In an exercise session of an analysis course (which covers Riemann integration and differentiation in one dimension rigorously) the following question came up:
Suppose $f$ is strictly positive and integrable (on some compact interval $[a,b]$ on the real line). Can we show that $\int_a^b f > 0$?
The proof by using measure theory and Lebesgue integration is easy, but also beyond the students at this point.
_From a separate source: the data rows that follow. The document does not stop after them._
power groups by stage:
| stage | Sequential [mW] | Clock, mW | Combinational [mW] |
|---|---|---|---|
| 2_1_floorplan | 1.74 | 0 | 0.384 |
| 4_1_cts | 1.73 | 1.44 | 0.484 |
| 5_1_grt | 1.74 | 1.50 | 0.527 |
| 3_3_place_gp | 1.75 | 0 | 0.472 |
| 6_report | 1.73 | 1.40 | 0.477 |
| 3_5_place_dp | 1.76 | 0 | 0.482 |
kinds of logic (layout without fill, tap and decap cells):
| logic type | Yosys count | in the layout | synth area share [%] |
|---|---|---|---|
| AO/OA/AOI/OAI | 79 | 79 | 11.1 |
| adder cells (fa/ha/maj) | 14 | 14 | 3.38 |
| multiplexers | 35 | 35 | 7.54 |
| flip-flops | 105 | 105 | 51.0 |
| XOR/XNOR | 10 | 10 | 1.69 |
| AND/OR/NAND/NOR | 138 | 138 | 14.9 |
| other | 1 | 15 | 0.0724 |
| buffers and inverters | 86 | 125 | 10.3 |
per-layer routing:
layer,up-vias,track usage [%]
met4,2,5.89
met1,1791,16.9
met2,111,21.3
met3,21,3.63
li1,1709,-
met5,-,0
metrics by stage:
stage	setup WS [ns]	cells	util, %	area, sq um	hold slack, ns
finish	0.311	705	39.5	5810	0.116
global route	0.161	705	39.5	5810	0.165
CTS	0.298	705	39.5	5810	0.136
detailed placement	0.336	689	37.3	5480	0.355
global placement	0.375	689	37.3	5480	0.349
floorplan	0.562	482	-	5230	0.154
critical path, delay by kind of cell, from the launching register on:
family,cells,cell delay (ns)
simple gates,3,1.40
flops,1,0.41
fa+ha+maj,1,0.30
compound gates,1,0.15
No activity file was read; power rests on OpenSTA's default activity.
So can one do without machinery such as sets of zero measure?
Tools in use: Mean value theorems, fundamental theorem of calculus, Riemann's condition for integrability (upper and lower integral within every epsilon of each other implies integrability), Riemann-Darboux integral, usual integration and differentiation techniques, as well as elementary real analysis in the epsilon-delta style.
Best Answer
This can be shown using the concept of oscillation.
For a bounded $f$, the oscillation of $f$ over set $A$ (which is not a single point) is given by
$$w(A) = \sup_{A} f - \inf_{A} f$$
For a single point $x$, the oscillation is defined as
$$ w(x) = \inf_{J} w(J)$$
where $J$ ranges over bounded intervals containing $x$.
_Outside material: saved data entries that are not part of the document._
===== config.mk =====
export PLATFORM = sky130hd
export DESIGN_NAME = urxp_port
export DESIGN_NICKNAME = d
export VERILOG_FILES = /design/src/design/urxp_port.v /design/src/design/urxp_queue.v
export VERILOG_INCLUDE_DIRS = /design/src /design/src/design
export SDC_FILE = /design/constraint.sdc
export NUM_CORES = 1
export LEC_CHECK = 0
export BUFFER_PORTS_ARGS = -buffer_cell sky130_fd_sc_hd__buf_2
export CAP_MARGIN = 0
export CORE_AREA = 2 2 185 187
export DETAILED_ROUTE_END_ITERATION = 7
export DIE_AREA = 0 0 187 189
export PLACE_DENSITY = 0.7
export SETUP_SLACK_MARGIN = 0.05
export SLEW_MARGIN = 10
export SYNTH_ARGS = -nofsm -noshare
export SYNTH_HDL_FRONTEND = slang
export SYNTH_SLANG_ARGS = --single-unit

===== constraint.sdc =====
create_clock -name ref_clk -period 5.5 [get_ports ref_clk]
set_input_delay 1.65 -clock ref_clk [delete_from_list [all_inputs] [get_ports ref_clk]]
set_output_delay 1.65 -clock ref_clk [all_outputs]
set_load 0.02 [all_outputs]

===== src/design/urxp_map.vh =====
// Constants for the receive word port: offsets, field positions, sizes.
// Assumes inclusion by the port logic and the queue; holds definitions only.
`ifndef URXP_MAP_VH
`define URXP_MAP_VH

// ==========================================================
// Address decode
`define URXP_BASE_ADDR 32'h00206000
`define URXP_ALIAS_MASK 32'hffffffc3
`define URXP_IRQ_STAT_ADDR 32'h00206100
`define URXP_IRQ_MASK_ADDR 32'h00206104
`define URXP_CTRL_ADDR 32'h00206108

// ==========================================================
// Field positions of the receive word
`define URXP_VALID_BIT 15
`define URXP_ERR_BIT 14
`define URXP_OVR_BIT 13
`define URXP_FRM_BIT 12
`define URXP_BRK_BIT 11
`define URXP_PAR_BIT 10
`define URXP_MSB_BIT 7

// ==========================================================
// Control register bits
`define URXP_CTRL_RXON 0
`define URXP_CTRL_PAREN 1
`define URXP_CTRL_ODD 2
`define URXP_CTRL_EIGHT 3
`define URXP_CTRL_RESET 4'h0

// ==========================================================
// Interrupt status bits
`define URXP_IRQ_AVAIL 0
`define URXP_IRQ_OVR 1
`define URXP_IRQ_ERR 2
`define URXP_IRQ_W 3

// ==========================================================
// Queue geometry
`define URXP_DEPTH 32
`define URXP_PTR_W 5
`define URXP_CNT_W 6
`define URXP_ENTRY_W 13
`define URXP_ZERO32 32'h00000000
`define URXP_ONE_CNT 6'h01
`define URXP_ONE_PTR 5'h01
`define URXP_FULL_CNT 6'h20
`define URXP_LAST_CNT 6'h1f

`endif


===== src/design/urxp_port.v =====
// Receive word port: queue of received characters read over APB.
// Assumes a receiver on ref_clk delivering one-cycle character strobes.
`timescale 1ns/1ps
`include "urxp_map.vh"

// Operation
// RULE1 - read-only port, character plus status flags
// RULE2 - sixteen word aliases all return port
// RULE3 - valid flag zero until first character
// RULE4 - upper sixteen bits always read zero
// RULE5 - valid set; empty read returns stale, cleared
// RULE6 - error summary ORs the four faults
// RULE7 - full queue drops new, flags last stored
// RULE8 - overrun on 32nd entry, drop until read
// RULE9 - software must keep pace with data
// RULE10 - framing flag for missing stop bit
// RULE11 - break sets framing, parity if odd
// RULE12 - parity flag, zero when parity disabled
// RULE13 - data low byte, bit 7 zero seven-bit
// RULE14 - each non-empty read pops one entry
module urxp_port (
   ref_clk, // Peripheral clock, 100 MHz
   rst_n, // Synchronous reset, active low
   psel, // APB select
   penable, // APB enable
   pwrite, // APB direction
   paddr, // APB address
   pwdata, // APB write data
   prdata, // APB read data
   pready, // APB ready
   pslverr, // APB error
   rx_strobe, // Receiver character strobe
   rx_char, // Receiver character
   rx_stop_bad, // Stop bit missing
   rx_par_bad, // Parity mismatch seen
   irq // Level interrupt
);
   input wire ref_clk; // Clock
   input wire rst_n; // Reset
   input wire psel; // Select
   input wire penable; // Enable
   input wire pwrite; // Write
   input wire [31:0] paddr; // Address
   input wire [31:0] pwdata; // Write data
   output reg [31:0] prdata; // Read data
   output reg pready; // Ready
   output reg pslverr; // Error
   input wire rx_strobe; // Char strobe
   input wire [7:0] rx_char; // Char bits
   input wire rx_stop_bad; // Framing fault
   input wire rx_par_bad; // Parity fault
   output reg irq; // Interrupt

   // ==========================================================
   // Registers
   reg [3:0] ctrl_q; // Receiver on, parity enable, odd, eight-bit
   reg [`URXP_IRQ_W-1:0] ist_q; // Sticky interrupt status
   reg [`URXP_IRQ_W-1:0] imask_q; // Interrupt mask
   reg [15:0] last_q; // Last word returned, replayed when empty
   reg valid_q; // Any character ever read out since reset
   reg dropping_q; // Queue full, new characters dropped

   // ==========================================================
   // Access decode
   wire setup = psel && !penable; // First cycle of a transfer
   wire hit_port = (paddr & `URXP_ALIAS_MASK) == `URXP_BASE_ADDR; // [RULE2]
   wire hit_ist = paddr == `URXP_IRQ_STAT_ADDR;
   wire hit_imask = paddr == `URXP_IRQ_MASK_ADDR;
   wire hit_ctrl = paddr == `URXP_CTRL_ADDR;
   wire hit_any = hit_port || hit_ist || hit_imask || hit_ctrl;
   // Action happens once, at the setup cycle; the answer follows next edge
   wire rd_port = setup && !pwrite && hit_port;
   wire wr_ok = setup && pwrite;

   // ==========================================================
   // Character formation from the receiver
   wire [`URXP_ENTRY_W-1:0] head;
   wire [`URXP_CNT_W-1:0] level;
   wire q_empty = level == {`URXP_CNT_W{1'b0}};
   wire q_full = level == `URXP_FULL_CNT;
   wire is_brk = rx_char == 8'h00 && rx_stop_bad; // Data and stop all zero [RULE11]
   wire [7:0] data_in = ctrl_q[`URXP_CTRL_EIGHT] ? rx_char :
      {1'b0, rx_char[6:0]}; // [RULE13]
   wire frm_in = rx_stop_bad || is_brk; // [RULE10] [RULE11]
   wire par_in = ctrl_q[`URXP_CTRL_PAREN] &&
      (rx_par_bad || (is_brk && ctrl_q[`URXP_CTRL_ODD])); // [RULE12] [RULE11]
   wire take = rx_strobe && ctrl_q[`URXP_CTRL_RXON];
   wire pop = rd_port && !q_empty; // [RULE14]
   // A full queue is always dropping, so a pop in the same cycle does not save the char
   wire room = !dropping_q && (!q_full || pop);
   wire push = take && room; // Full queue never overwrites [RULE7]
   // Overrun marks the entry that leaves 32 held, a pop in the same cycle included [RULE8]
   wire ovr_in = pop ? q_full : (level == `URXP_LAST_CNT);
   wire [`URXP_ENTRY_W-1:0] entry = {ovr_in, frm_in, is_brk, par_in, 1'b0, data_in};

   urxp_queue u_queue (
      .ref_clk(ref_clk),
      .rst_n(rst_n),
      .push(push),
      .push_data(entry),
      .pop(pop),
      .head_data(head),
      .count(level)
   );

   // Word presented for the oldest entry; summary bit rebuilt per char
   wire h_ovr = head[12];
   wire h_frm = head[11];
   wire h_brk = head[10];
   wire h_par = head[9];
   wire h_err = h_ovr || h_frm || h_brk || h_par; // [RULE6]
   wire [15:0] fresh_word;
   assign fresh_word = {1'b1, h_err, h_ovr, h_frm, h_brk, h_par, 2'b00,
      head[7:0]}; // [RULE5]

   // ==========================================================
   // Stale word: same bits, valid flag cleared
   wire [15:0] stale_word = last_q & ~(16'h0001 << `URXP_VALID_BIT); // [RULE5]

   // ==========================================================
   // Last word and drop state
   always @(posedge ref_clk) begin
      if (!rst_n) begin
         last_q <= 16'h0000; // Valid flag reads zero until a char [RULE3]
         valid_q <= 1'b0;
         dropping_q <= 1'b0;
      end else begin
         if (pop) begin
            last_q <= fresh_word; // [RULE14]
            valid_q <= 1'b1;
         end
         // Dropping ends with a read, starts when the last place fills
         if (pop) begin
            dropping_q <= 1'b0; // [RULE8]
         end else if (push && ovr_in) begin
            dropping_q <= 1'b1; // [RULE8]
         end
      end
   end

   // ==========================================================
   // Control, mask and sticky status; set wins over clear
   wire [`URXP_IRQ_W-1:0] ev;
   assign ev = {push && (frm_in || par_in || ovr_in), push && ovr_in, push};
   always @(posedge ref_clk) begin
      if (!rst_n) begin
         ctrl_q <= `URXP_CTRL_RESET;
         imask_q <= {`URXP_IRQ_W{1'b0}};
         ist_q <= {`URXP_IRQ_W{1'b0}};
      end else begin
         if (wr_ok && hit_ctrl) begin
            ctrl_q <= pwdata[3:0];
         end
         if (wr_ok && hit_imask) begin
            imask_q <= pwdata[`URXP_IRQ_W-1:0];
         end
         if (wr_ok && hit_ist) begin
            ist_q <= (ist_q & ~pwdata[`URXP_IRQ_W-1:0]) | ev;
         end else begin
            ist_q <= ist_q | ev;
         end
      end
   end

   // ==========================================================
   // APB answer: registered, one cycle after setup
   always @(posedge ref_clk) begin
      if (!rst_n) begin
         prdata <= `URXP_ZERO32;
         pready <= 1'b0;
         pslverr <= 1'b0;
         irq <= 1'b0;
      end else begin
         irq <= |(ist_q & imask_q);
         pready <= setup;
         // Unmapped address, or a write to the read-only port [RULE1]
         pslverr <= setup && (!hit_any || (pwrite && hit_port));
         if (setup && !pwrite) begin
            if (hit_port) begin
               // Upper half always zero [RULE4]
               prdata <= {16'h0000, q_empty ? stale_word : fresh_word};
            end else if (hit_ist) begin
               prdata <= {{(32-`URXP_IRQ_W){1'b0}}, ist_q};
            end else if (hit_imask) begin
               prdata <= {{(32-`URXP_IRQ_W){1'b0}}, imask_q};
            end else if (hit_ctrl) begin
               prdata <= {28'h0000000, ctrl_q};
            end else begin
               prdata <= `URXP_ZERO32;
            end
         end else if (!setup) begin
            prdata <= `URXP_ZERO32;
         end
      end
   end
endmodule // urxp_port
Note that if $x \in I$, then $w(x) \le w(I)$.
Now if $f$ is Riemann integrable over $[a,b]$, then we can show that given any $n \gt 0$, there is a sub-interval $I_{n}$ of $[a,b]$ such that $w(I_n) \le \frac{1}{n}$.
This is because, if every subinterval $I$ of $[a,b]$ had $w(I) \gt \frac{1}{n}$, then for every partition of $[a,b]$ the difference between the upper and lower sums would be at least $\frac{b-a}{n}$ and as a consequence, $f$ would not be integrable.
Now pick $I_{n+1} \subset I_{n}$ such that $w(I_{n+1}) \le \frac{1}{n+1}$.
By completeness there is a point $c$ such that $c \in I_n$.
Thus $w(c) \le w(I_n) \le \frac{1}{n}$ for all $n$. Hence $w(c) = 0$.
Now it can be show that $f$ is continuous at point $x$ if and only if $w(x) = 0$.
Note: This is basically a simplification of one proof of the Riemann Lebesgue theorem of continuity almost everywhere.